Dari hasil tabel 5.7. dapat dilihat bahwa hasil yang mecolok terjadi pada 1
orang responden dengan pengetahuan baik, namun terjadi serangan yang berat,
dan 1 orang responden dengan pengetahuan yang kurang, namun terjadi
serangan yang ringan. Dari hasil ini tampak tidak ada hubungan yang
bermakna hubungan antara tingkat pengetahuan tentang perawatan diri
terhadap kekambuhan serangan PPOM, karena responden dengan tingkat
pengetahuan yang baik terkena serangan yang berat, dan sebaliknya pada 1
responden yang lain dengan pengetahuan yang kurang. Tentu saja hal ini
berlawanan dengan ungkapan Soekidjo Notoatmodjo (1993) “semakin tinggi
tingkat pendidikan seseorang diharapkan semakin mudah menerima informasi
sehingga makin banyak pengetahuan yang dimiliki”.
Berkenaan dengan bertentangannya antara hasil penelitian dengan teori
yang disampaikan oleh Soekidjo Notoatmodjo (1993), ada faktor lain yang
43
mempengaruhi kekambuhan serangan PPOM, yaitu faktor pencetus terjadinya
kekambuhan serangan dan keadaan penyakit.

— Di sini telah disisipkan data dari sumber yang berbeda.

From an optimization exercise on the open Yosys and OpenROAD flow, aimed at small area, a short achievable clock period and few clock cycles per item; shortcuts taken in it are not production practice. At most, simulation tests tie the RTL to the original design; equivalence was not proved. Power figures rest on the tool's default switching activity, not on a simulated workload.

==> job 4088: inputs <==
==> flow/design.v <==
module reg_file_array #(
    parameter int                DATA_W   = 32,
    parameter int                DEPTH    = 64,
    parameter int                LO_N     = 8,
    parameter logic [DATA_W-1:0] ID_VALUE = 32'hACC0_0001
) (
    input  logic                     clk,
    input  logic                     clr,
    input  logic [LO_N-1:0]          wlo,
    input  logic [DEPTH/LO_N-1:0]    whi,
    input  logic [DATA_W-1:0]        wdata,
    input  logic [DATA_W/8-1:0]      wstrb,
    input  logic [LO_N-1:0]          rlo,
    input  logic [DEPTH/LO_N-1:0]    rhi,
    output logic [DATA_W-1:0]        rdata
);
    localparam int NB = DATA_W / 8;
    logic [DEPTH-1:1][DATA_W-1:0] mem;
    logic [DATA_W-1:0]            din;
    logic [NB-1:0]                strb_eff;
    assign din      = clr ? '0 : wdata;
    assign strb_eff = clr ? '1 : wstrb;
    for (genvar i = 1; i < DEPTH; i++) begin : g_row
        logic row_en;
        assign row_en = clr || (whi[i / LO_N] && wlo[i % LO_N]);
        for (genvar b = 0; b < NB; b++) begin : g_byte
            always_ff @(posedge clk) begin
                if (row_en && strb_eff[b])
                    mem[i][b*8 +: 8] <= din[b*8 +: 8];
            end
        end
    end
    logic [DEPTH/LO_N-1:0][DATA_W-1:0] grp;
    always_comb begin
        for (int g = 0; g < DEPTH / LO_N; g++) begin
            grp[g] = (g == 0 && rlo[0]) ? ID_VALUE : '0;
            for (int k = 0; k < LO_N; k++)
                if (g * LO_N + k > 0 && rlo[k])
                    grp[g] = grp[g] | mem[g * LO_N + k];
        end
        rdata = '0;
        for (int g = 0; g < DEPTH / LO_N; g++)
            if (rhi[g])
                rdata = rdata | grp[g];
    end
endmodule
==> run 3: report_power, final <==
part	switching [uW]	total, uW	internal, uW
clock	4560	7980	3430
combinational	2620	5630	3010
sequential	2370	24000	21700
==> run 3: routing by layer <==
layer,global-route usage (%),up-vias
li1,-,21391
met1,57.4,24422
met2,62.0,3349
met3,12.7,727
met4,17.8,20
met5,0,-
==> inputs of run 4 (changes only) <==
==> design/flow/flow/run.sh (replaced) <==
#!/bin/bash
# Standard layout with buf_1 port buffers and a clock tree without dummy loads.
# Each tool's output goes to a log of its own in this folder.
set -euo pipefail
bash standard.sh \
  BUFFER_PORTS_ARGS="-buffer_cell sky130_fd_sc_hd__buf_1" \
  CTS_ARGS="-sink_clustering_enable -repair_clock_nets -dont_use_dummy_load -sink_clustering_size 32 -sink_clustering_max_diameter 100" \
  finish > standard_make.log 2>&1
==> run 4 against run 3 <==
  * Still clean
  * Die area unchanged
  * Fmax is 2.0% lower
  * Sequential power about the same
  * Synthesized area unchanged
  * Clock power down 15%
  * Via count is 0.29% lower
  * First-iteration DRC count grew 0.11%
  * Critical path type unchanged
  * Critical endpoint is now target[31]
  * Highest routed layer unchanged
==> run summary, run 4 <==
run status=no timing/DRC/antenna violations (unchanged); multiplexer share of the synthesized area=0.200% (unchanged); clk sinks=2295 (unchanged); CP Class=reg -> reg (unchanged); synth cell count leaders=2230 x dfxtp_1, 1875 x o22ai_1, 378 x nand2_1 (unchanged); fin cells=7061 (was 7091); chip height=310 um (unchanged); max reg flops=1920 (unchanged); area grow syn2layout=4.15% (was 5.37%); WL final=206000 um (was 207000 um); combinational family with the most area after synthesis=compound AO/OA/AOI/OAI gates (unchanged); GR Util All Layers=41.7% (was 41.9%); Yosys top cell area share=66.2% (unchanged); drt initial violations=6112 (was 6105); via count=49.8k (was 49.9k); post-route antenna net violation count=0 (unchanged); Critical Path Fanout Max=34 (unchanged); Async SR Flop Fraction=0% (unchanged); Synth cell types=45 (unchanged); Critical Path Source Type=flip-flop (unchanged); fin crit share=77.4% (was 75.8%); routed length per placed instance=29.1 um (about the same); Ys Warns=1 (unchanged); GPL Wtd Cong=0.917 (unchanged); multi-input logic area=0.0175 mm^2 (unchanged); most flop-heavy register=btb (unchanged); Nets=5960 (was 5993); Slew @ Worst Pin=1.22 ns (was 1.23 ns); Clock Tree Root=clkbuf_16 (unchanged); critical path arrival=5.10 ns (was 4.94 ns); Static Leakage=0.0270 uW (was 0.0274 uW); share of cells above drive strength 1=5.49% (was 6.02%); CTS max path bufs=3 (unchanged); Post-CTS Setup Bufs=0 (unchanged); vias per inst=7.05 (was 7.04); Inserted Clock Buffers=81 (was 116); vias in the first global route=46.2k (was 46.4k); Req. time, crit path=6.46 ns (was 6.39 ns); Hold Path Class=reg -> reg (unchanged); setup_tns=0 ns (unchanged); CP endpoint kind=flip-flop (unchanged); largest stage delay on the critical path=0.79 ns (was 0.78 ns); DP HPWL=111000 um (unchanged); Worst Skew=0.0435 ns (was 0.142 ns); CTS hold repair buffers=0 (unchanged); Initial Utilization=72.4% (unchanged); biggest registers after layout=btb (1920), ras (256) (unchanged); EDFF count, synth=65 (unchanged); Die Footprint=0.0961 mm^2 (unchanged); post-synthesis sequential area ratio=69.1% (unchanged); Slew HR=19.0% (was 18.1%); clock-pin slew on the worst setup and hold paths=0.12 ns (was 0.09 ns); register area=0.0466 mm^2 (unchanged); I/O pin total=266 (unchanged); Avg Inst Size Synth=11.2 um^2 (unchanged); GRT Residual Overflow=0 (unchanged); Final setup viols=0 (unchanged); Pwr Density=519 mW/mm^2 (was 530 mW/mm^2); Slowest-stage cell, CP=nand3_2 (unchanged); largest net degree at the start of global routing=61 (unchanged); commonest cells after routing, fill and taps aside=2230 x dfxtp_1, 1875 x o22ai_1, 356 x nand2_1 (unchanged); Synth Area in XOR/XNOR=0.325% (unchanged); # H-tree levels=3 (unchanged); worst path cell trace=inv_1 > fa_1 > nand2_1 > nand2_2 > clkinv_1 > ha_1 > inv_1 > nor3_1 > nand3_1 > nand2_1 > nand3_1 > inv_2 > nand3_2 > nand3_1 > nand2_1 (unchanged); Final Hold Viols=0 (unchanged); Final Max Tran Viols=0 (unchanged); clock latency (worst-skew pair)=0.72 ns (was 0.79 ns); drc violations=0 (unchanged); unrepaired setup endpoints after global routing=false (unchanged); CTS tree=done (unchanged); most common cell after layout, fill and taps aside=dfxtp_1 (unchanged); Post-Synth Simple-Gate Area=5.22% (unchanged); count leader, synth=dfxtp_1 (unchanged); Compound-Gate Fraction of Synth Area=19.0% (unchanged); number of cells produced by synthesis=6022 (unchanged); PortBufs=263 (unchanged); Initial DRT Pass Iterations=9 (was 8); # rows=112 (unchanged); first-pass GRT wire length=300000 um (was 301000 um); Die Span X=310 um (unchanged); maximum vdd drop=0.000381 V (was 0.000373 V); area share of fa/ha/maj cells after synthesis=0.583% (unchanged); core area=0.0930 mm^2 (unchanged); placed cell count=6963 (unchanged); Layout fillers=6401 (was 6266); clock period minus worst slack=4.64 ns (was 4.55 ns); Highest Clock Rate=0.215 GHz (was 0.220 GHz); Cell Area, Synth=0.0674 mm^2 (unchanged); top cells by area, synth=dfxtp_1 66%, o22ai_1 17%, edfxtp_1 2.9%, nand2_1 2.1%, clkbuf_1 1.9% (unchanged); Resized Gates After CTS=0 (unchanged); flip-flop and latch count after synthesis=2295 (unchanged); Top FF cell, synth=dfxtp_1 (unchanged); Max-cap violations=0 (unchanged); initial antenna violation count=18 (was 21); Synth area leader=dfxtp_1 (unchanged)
This is an optimization exercise on Yosys and OpenROAD, whose aim is small area, a short achievable clock period and few clock cycles per item, not a production implementation.
In this exercise RTL edits were held to simulation tests only and were not proved equivalent to the original.
Power figures rest on the tool's default switching activity, not on a simulated workload.

===== design/flow/design.v =====
package kfade_pkg;
    localparam int ENTRIES = 32;
    localparam int IDX_W   = (ENTRIES > 1) ? $clog2(ENTRIES) : 1;
    localparam int CNT_W   = $clog2(ENTRIES + 1);
    localparam int QDEPTH  = 2;
    localparam int QPTR_W  = 1;
    localparam int QCNT_W  = 2;
    localparam int IN_TDATA_W  = 40;
    localparam int OUT_TDATA_W = 24;
    localparam int ITEM_W      = 41;    
    localparam logic ACT_SET  = 1'b0;
    localparam logic ACT_TICK = 1'b1;
    localparam logic KIND_ANSWER = 1'b0;
    localparam logic KIND_UPDATE = 1'b1;
    localparam logic [7:0]  LEVEL_OFF   = 8'h00;
    localparam logic [15:0] ELAPSED_MAX = 16'hFFFF;
    typedef struct packed {
        logic        action;
        logic [7:0]  key;
        logic [7:0]  intensity;
        logic [7:0]  decrement;
        logic [15:0] step_ticks;
    } t_item;
    typedef struct packed {
        logic       kind;
        logic       accepted;
        logic [7:0] led_key;
        logic [7:0] led_intensity;
        logic       last;
    } t_result;
    typedef struct packed {
        logic [CNT_W-1:0] used;
        logic             busy;
    } t_stat;
endpackage
This design comes from an exercise in tuning for small area, a short achievable clock period and few clock cycles per item on the open sky130 flow, not from production work. At most, simulation tests tie the RTL to the original design; equivalence was not proved.

Setup of before:
==> flow/design.v <==
package skf_pkg;
    localparam int VALUE_W   = 32;
    localparam int COV_FRAC  = 30;
    localparam int COV_W     = COV_FRAC + 2;
    localparam int REG_W     = COV_W;
    localparam int CFG_IDX_W = 2;
    localparam int HI_W      = COV_FRAC;           
    localparam int STEPS     = COV_FRAC / 2;       
    localparam int CNT_W     = $clog2(STEPS);
    localparam logic [CNT_W-1:0] CNT_LAST = CNT_W'(STEPS - 1);
    localparam logic [CFG_IDX_W-1:0] REG_PROCESS_NOISE     = CFG_IDX_W'(0);
    localparam logic [CFG_IDX_W-1:0] REG_MEASUREMENT_NOISE = CFG_IDX_W'(1);
    localparam logic [REG_W-1:0] Q_RESET = REG_W'(1073742);
    localparam logic [REG_W-1:0] R_RESET = REG_W'(10737418);
endpackage
import skf_pkg::*;
module skf_div (
    input  logic [COV_W-1:0]   i_rem,
    input  logic [COV_W-1:0]   i_den,
    input  logic [COV_W-1:0]   i_pred,
    input  logic [COV_W-1:0]   i_cl,
    input  logic [HI_W-1:0]    i_ch,
    output logic [1:0]         o_q,
    output logic [COV_W-1:0]   o_rem,
    output logic [COV_W-1:0]   o_cl,
    output logic [HI_W-1:0]    o_ch
);
    localparam int TW = COV_W + 4;
    logic [TW-1:0]      r4, d1, d2, t1, t2, t3;
    logic [TW-1:0]      r4b, dn1, dn2, ds, dc;
    logic [TW-1:0]      l4b, pn1, pn2, ps, pc;
    logic               n1, n2, n3;
    logic [1:0]         q;
    logic [HI_W-1:0]    ch_dec;
    logic [TW-1:0]      l4, p1, p2, c1, c2, c3;
    logic [TW-1:0]      ct;
    logic [TW-1:0]      dn1b, dn2b, pn1b, pn2b;
    logic [HI_W-1:0]    ones;
    assign ones = '1;
    skf_add #(TW)   u_t1 (.i_a(r4),  .i_b(dn1b), .i_cin(1'b1), .o_sum(t1), .o_cout());
    skf_add #(TW)   u_t2 (.i_a(r4),  .i_b(dn2b), .i_cin(1'b1), .o_sum(t2), .o_cout());
    skf_add #(TW)   u_t3 (.i_a(ds),  .i_b(dc),   .i_cin(1'b0), .o_sum(t3), .o_cout());
    skf_add #(TW)   u_c1 (.i_a(l4),  .i_b(pn1b), .i_cin(1'b1), .o_sum(c1), .o_cout());
    skf_add #(TW)   u_c2 (.i_a(l4),  .i_b(pn2b), .i_cin(1'b1), .o_sum(c2), .o_cout());
    skf_add #(TW)   u_c3 (.i_a(ps),  .i_b(pc),   .i_cin(1'b0), .o_sum(c3), .o_cout());
    skf_add #(HI_W) u_cd (.i_a(i_ch), .i_b(ones), .i_cin(1'b0), .o_sum(ch_dec), .o_cout());
    always_comb begin
        r4 = TW'({i_rem, 2'b00});
        d1 = TW'(i_den);
        d2 = TW'({i_den, 1'b0});
        dn1b = ~d1;
        dn2b = ~d2;
        r4b = TW'({i_rem, 2'b10});
        dn1 = ~d1;
        dn2 = ~d2;
        ds  = r4b ^ dn1 ^ dn2;
        dc  = ((r4b & dn1) | (r4b & dn2) | (dn1 & dn2)) << 1;
        n1 = t1[TW-1];
        n2 = t2[TW-1];
        n3 = t3[TW-1];
        q = {!n2, !n3 || (!n1 && n2)};
        case ({n3, n2, n1})
            3'b000:  o_rem = t3[COV_W-1:0];
            3'b100:  o_rem = t2[COV_W-1:0];
            3'b110:  o_rem = t1[COV_W-1:0];
            default: o_rem = r4[COV_W-1:0];
        endcase
        l4     = TW'({i_cl, 2'b00});
        p1     = TW'(i_pred);
        p2     = TW'({i_pred, 1'b0});
        pn1b   = ~p1;
        pn2b   = ~p2;
        l4b    = TW'({i_cl, 2'b10});
        pn1    = ~p1;
        pn2    = ~p2;
        ps     = l4b ^ pn1 ^ pn2;
        pc     = ((l4b & pn1) | (l4b & pn2) | (pn1 & pn2)) << 1;
        case (q)
            2'd0:    ct = l4;
            2'd1:    ct = c1;
            2'd2:    ct = c2;
            default: ct = c3;
        endcase
        o_q  = q;
        o_cl = ct[COV_W-1:0];
        o_ch = {ct[TW-1] ? ch_dec[HI_W-3:0] : i_ch[HI_W-3:0], ct[COV_W+1:COV_W]};
    end
endmodule
module skf_add #(
    parameter int W = 32
) (
    input  logic [W-1:0] i_a,
    input  logic [W-1:0] i_b,
    input  logic         i_cin,
    output logic [W-1:0] o_sum,
    output logic         o_cout
);
    localparam int L = $clog2(W);
    logic [W-1:0] g [0:L];
    logic [W-1:0] p [0:L];
    logic [W-1:0] hp;
    assign hp   = i_a ^ i_b;
    assign g[0] = (i_a & i_b) | {{(W-1){1'b0}}, hp[0] & i_cin};
    assign p[0] = hp;
    for (genvar l = 0; l < L; l++) begin : g_lvl
        for (genvar i = 0; i < W; i++) begin : g_bit
            if (((i >> l) & 1) == 1) begin : g_node
                localparam int J = ((i >> l) << l) - 1;
                assign g[l+1][i] = g[l][i] | (p[l][i] & g[l][J]);
                assign p[l+1][i] = p[l][i] & p[l][J];
            end else begin : g_pass
                assign g[l+1][i] = g[l][i];
                assign p[l+1][i] = p[l][i];
            end
        end
    end
    assign o_sum  = hp ^ {g[L][W-2:0], i_cin};
    assign o_cout = g[L][W-1];
endmodule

Sedangkan untuk hasil yang lain dari tabel 5.7. dimana 9 responden
dengan pengetahuan yang cukup, 2 orang diantaranya terjadi serangan yang
ringan, 6 responden lainnya dengan serangan sedang dan 1 responden dengan
serangan yang berat. Sedangkan untuk 2 responden dengan pengetahuan yang
kurang semuanya mengalami serangan yang berat. Dari hasil ini terlihat
adanya hubungan tingkat pengetahuan tentang perawatan diri di rumah
terhadap kekambuhan serangan.
Setelah membahas dua hal yang berlawanan di atas, maka peneliti akan
membahasnya dengan uji statistik, uji statistik yang digunakan adalah uji
korelasi Spearman.
Setelah dilakukan analisa deskriptif, maka berikutnya dilakukan analisa
inferensial dimana akan menggunakan tes korelasi Spearman dengan tingkat
kemaknaan 0,05 dan responden sebanyak 13. Didapatkan hasil (Lampiran 4) :
-0,56 < 0,069 < 0,56, sehingga Ho diterima atau korelasinya tidak signifikan.